------ DATA SUPPLIED ------

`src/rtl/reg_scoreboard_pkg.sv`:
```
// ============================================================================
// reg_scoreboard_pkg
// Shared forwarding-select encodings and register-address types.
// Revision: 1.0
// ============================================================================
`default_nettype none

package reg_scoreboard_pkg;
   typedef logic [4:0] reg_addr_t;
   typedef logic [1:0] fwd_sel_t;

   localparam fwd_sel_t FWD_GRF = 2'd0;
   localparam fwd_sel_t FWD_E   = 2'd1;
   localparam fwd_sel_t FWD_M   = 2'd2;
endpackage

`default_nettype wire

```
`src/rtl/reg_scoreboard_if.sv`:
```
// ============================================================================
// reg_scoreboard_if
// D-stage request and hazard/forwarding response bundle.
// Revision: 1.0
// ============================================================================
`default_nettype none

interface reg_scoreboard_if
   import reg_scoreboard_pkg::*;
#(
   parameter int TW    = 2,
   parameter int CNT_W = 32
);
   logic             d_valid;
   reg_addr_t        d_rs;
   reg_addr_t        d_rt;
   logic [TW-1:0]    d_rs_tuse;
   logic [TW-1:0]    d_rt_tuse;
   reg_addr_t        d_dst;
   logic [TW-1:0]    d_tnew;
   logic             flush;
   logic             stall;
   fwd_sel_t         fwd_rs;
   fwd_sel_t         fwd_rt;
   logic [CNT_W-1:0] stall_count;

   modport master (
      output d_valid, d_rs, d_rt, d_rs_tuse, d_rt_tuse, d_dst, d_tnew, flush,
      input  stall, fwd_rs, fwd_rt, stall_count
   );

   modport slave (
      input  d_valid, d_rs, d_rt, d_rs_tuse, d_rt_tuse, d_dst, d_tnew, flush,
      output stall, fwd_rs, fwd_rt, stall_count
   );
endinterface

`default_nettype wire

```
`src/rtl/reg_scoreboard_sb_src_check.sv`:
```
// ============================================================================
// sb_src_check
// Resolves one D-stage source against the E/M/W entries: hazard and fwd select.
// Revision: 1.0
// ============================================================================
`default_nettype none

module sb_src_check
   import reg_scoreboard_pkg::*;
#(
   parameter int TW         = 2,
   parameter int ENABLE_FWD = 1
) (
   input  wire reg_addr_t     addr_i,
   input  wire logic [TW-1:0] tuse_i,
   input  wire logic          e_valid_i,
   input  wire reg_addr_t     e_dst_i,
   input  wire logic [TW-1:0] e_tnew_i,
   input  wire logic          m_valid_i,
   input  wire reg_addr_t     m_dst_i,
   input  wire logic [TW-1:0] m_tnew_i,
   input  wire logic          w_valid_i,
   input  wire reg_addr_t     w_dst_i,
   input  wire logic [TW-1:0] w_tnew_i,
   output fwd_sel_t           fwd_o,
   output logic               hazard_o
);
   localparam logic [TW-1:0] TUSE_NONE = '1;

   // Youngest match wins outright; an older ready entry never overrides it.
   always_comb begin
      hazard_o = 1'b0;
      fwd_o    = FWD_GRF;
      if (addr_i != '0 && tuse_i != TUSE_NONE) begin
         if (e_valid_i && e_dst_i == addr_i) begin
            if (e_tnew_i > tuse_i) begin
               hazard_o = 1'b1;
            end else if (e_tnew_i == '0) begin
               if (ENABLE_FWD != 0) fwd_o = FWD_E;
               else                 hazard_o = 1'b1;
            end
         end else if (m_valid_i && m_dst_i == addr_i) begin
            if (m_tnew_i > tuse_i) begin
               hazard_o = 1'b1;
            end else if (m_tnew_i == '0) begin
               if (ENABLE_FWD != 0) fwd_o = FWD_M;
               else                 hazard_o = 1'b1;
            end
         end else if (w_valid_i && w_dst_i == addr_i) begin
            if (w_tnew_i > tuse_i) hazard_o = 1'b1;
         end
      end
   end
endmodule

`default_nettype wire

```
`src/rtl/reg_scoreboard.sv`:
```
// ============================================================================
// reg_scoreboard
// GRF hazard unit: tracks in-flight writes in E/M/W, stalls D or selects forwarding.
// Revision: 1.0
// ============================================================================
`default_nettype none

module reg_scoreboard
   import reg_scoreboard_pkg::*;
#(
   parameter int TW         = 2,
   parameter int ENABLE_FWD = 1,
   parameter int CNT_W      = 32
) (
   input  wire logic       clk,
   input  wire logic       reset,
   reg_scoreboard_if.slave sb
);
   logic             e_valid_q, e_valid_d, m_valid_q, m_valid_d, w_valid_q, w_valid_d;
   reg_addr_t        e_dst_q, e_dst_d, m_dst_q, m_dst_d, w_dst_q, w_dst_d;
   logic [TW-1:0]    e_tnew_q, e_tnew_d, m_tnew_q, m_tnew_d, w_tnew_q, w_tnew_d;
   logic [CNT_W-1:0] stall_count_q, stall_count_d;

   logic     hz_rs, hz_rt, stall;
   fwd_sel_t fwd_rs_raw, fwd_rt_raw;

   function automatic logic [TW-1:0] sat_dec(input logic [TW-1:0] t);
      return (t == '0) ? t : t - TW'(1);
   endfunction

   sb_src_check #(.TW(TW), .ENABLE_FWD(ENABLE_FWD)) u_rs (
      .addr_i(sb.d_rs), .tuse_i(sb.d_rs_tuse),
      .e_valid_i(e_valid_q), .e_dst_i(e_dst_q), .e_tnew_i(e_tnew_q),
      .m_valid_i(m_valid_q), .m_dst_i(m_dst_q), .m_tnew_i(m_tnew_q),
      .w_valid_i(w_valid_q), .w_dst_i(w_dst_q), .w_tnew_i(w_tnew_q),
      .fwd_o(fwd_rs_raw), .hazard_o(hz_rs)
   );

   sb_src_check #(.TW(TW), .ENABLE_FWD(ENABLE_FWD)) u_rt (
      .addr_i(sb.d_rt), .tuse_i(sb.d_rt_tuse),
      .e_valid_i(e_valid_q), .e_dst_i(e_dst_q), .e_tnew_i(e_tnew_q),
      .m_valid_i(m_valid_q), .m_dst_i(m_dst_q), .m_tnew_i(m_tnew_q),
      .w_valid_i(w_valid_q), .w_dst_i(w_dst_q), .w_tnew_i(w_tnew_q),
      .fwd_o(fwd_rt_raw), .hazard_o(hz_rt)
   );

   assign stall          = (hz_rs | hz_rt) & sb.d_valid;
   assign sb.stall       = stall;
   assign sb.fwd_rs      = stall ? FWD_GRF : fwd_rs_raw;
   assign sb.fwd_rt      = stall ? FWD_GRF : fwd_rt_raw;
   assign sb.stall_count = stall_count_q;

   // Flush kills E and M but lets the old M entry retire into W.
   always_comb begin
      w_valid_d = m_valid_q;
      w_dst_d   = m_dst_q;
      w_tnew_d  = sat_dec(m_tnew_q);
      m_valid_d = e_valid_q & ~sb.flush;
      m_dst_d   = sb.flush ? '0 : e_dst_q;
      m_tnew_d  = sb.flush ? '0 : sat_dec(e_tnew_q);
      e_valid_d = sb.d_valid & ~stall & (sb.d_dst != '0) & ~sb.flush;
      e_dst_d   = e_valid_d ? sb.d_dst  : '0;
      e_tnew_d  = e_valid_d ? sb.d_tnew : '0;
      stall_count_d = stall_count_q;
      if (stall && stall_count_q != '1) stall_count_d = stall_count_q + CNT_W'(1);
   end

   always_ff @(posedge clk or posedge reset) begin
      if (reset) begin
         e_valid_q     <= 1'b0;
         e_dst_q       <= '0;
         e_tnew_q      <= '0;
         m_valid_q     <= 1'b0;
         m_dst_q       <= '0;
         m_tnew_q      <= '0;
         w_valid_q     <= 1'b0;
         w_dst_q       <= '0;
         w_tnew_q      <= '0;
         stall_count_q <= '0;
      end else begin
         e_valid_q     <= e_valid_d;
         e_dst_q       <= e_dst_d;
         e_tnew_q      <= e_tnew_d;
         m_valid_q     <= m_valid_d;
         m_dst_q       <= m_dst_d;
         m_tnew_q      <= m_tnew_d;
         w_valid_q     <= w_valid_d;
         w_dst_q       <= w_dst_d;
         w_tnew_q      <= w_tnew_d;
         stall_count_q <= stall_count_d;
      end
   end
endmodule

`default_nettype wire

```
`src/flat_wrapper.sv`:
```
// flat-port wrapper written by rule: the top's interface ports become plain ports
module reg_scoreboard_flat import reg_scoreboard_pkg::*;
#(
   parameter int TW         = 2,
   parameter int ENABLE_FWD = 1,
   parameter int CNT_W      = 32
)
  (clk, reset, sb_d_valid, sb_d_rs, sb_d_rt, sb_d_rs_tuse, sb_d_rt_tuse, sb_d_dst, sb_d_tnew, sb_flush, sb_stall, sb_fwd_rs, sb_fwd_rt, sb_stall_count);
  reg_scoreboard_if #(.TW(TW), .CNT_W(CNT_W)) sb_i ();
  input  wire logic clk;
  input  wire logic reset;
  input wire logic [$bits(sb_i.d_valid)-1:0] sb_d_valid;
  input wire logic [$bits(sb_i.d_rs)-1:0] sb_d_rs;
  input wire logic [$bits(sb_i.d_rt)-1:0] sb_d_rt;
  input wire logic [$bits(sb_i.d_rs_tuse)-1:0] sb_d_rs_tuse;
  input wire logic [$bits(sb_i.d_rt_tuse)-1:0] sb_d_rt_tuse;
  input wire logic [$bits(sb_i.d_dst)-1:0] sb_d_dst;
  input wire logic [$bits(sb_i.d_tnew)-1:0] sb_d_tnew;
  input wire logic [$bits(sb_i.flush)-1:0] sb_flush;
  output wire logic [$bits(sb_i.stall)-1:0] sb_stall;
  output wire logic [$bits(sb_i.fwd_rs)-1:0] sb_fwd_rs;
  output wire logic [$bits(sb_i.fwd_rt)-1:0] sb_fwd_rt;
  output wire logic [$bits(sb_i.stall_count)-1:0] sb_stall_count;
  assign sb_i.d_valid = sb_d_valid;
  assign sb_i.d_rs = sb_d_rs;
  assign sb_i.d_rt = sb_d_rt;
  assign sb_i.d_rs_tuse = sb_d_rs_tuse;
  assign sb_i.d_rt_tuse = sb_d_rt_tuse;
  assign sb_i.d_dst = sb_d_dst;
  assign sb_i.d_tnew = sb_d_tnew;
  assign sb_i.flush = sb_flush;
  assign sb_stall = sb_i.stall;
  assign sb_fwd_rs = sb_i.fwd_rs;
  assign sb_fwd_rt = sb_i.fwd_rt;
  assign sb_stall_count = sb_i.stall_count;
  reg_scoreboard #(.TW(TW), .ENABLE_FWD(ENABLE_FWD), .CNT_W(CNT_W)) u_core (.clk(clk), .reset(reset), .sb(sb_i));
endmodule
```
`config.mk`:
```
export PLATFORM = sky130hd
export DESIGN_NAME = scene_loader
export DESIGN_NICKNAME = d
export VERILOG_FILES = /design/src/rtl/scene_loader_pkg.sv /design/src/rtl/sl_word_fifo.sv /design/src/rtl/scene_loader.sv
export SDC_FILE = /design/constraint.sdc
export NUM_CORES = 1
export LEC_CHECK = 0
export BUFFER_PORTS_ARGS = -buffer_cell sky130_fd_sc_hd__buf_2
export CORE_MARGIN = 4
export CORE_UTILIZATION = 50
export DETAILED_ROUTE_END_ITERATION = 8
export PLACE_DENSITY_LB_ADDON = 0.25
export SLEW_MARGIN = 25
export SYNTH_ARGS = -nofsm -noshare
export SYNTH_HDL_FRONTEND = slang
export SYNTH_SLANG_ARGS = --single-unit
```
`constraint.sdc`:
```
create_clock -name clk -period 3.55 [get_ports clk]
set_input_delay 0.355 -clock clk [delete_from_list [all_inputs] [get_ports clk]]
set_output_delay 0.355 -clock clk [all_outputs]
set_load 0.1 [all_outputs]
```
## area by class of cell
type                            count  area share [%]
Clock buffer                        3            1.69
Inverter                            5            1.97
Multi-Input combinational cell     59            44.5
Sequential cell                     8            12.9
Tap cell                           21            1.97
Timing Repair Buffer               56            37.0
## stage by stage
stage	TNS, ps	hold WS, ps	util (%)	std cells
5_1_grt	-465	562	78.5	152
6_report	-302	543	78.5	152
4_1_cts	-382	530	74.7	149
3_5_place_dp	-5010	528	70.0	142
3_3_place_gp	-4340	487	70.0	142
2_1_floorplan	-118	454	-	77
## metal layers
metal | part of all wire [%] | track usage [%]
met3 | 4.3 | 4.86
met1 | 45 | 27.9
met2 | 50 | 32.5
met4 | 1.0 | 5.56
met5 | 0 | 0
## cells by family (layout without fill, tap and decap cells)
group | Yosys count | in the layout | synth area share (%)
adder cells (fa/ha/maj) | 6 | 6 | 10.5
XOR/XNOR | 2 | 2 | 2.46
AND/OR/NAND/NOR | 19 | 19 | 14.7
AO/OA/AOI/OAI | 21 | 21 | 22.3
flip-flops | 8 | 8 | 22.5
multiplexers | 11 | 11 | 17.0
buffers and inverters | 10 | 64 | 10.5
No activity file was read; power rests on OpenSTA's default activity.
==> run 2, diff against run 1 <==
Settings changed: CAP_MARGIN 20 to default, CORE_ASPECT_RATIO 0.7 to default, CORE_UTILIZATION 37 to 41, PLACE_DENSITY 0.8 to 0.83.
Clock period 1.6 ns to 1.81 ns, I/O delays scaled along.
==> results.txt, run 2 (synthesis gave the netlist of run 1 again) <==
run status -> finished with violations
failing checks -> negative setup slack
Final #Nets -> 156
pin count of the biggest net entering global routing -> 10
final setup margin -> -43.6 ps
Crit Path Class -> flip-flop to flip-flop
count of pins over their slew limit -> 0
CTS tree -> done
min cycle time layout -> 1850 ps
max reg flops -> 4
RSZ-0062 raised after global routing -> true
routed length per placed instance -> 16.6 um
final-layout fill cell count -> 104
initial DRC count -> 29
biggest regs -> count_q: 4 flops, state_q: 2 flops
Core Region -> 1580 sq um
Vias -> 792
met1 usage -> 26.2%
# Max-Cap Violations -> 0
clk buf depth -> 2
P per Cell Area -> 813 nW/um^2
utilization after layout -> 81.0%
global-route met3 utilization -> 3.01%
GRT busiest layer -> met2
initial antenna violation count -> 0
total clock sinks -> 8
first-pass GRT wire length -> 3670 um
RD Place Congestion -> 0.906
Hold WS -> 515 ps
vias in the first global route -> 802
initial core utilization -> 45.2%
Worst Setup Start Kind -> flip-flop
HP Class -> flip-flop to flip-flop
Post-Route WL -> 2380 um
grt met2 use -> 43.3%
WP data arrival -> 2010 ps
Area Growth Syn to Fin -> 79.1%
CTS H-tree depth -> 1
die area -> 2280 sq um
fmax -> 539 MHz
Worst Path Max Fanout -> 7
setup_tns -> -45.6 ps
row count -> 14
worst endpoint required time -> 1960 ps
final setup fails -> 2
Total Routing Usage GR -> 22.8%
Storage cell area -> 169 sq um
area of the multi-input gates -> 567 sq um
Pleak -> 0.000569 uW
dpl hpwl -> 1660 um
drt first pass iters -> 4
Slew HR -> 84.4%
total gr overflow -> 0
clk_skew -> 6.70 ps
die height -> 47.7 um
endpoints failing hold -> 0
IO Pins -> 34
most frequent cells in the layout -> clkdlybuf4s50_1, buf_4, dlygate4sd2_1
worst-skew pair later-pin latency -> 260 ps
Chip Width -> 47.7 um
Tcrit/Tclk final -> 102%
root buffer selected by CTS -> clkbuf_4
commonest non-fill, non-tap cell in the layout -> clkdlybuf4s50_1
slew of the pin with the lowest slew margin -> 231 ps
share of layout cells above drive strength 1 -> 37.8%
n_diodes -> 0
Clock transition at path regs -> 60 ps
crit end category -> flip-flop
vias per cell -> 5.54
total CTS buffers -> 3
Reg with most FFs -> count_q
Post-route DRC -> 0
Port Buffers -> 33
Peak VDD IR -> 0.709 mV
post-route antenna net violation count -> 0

------

## INSTRUCTIONS FOR THE TASK
Would you output, from the records above, exactly the run of lines that starts at the line containing "first-pass GRT wire length -> 3670 um" and ends at the line containing "fmax -> 539 MHz", and only that run?

## RESULT FOR THIS TASK
first-pass GRT wire length -> 3670 um
RD Place Congestion -> 0.906
Hold WS -> 515 ps
vias in the first global route -> 802
initial core utilization -> 45.2%
Worst Setup Start Kind -> flip-flop
HP Class -> flip-flop to flip-flop
Post-Route WL -> 2380 um
grt met2 use -> 43.3%
WP data arrival -> 2010 ps
Area Growth Syn to Fin -> 79.1%
CTS H-tree depth -> 1
die area -> 2280 sq um
fmax -> 539 MHz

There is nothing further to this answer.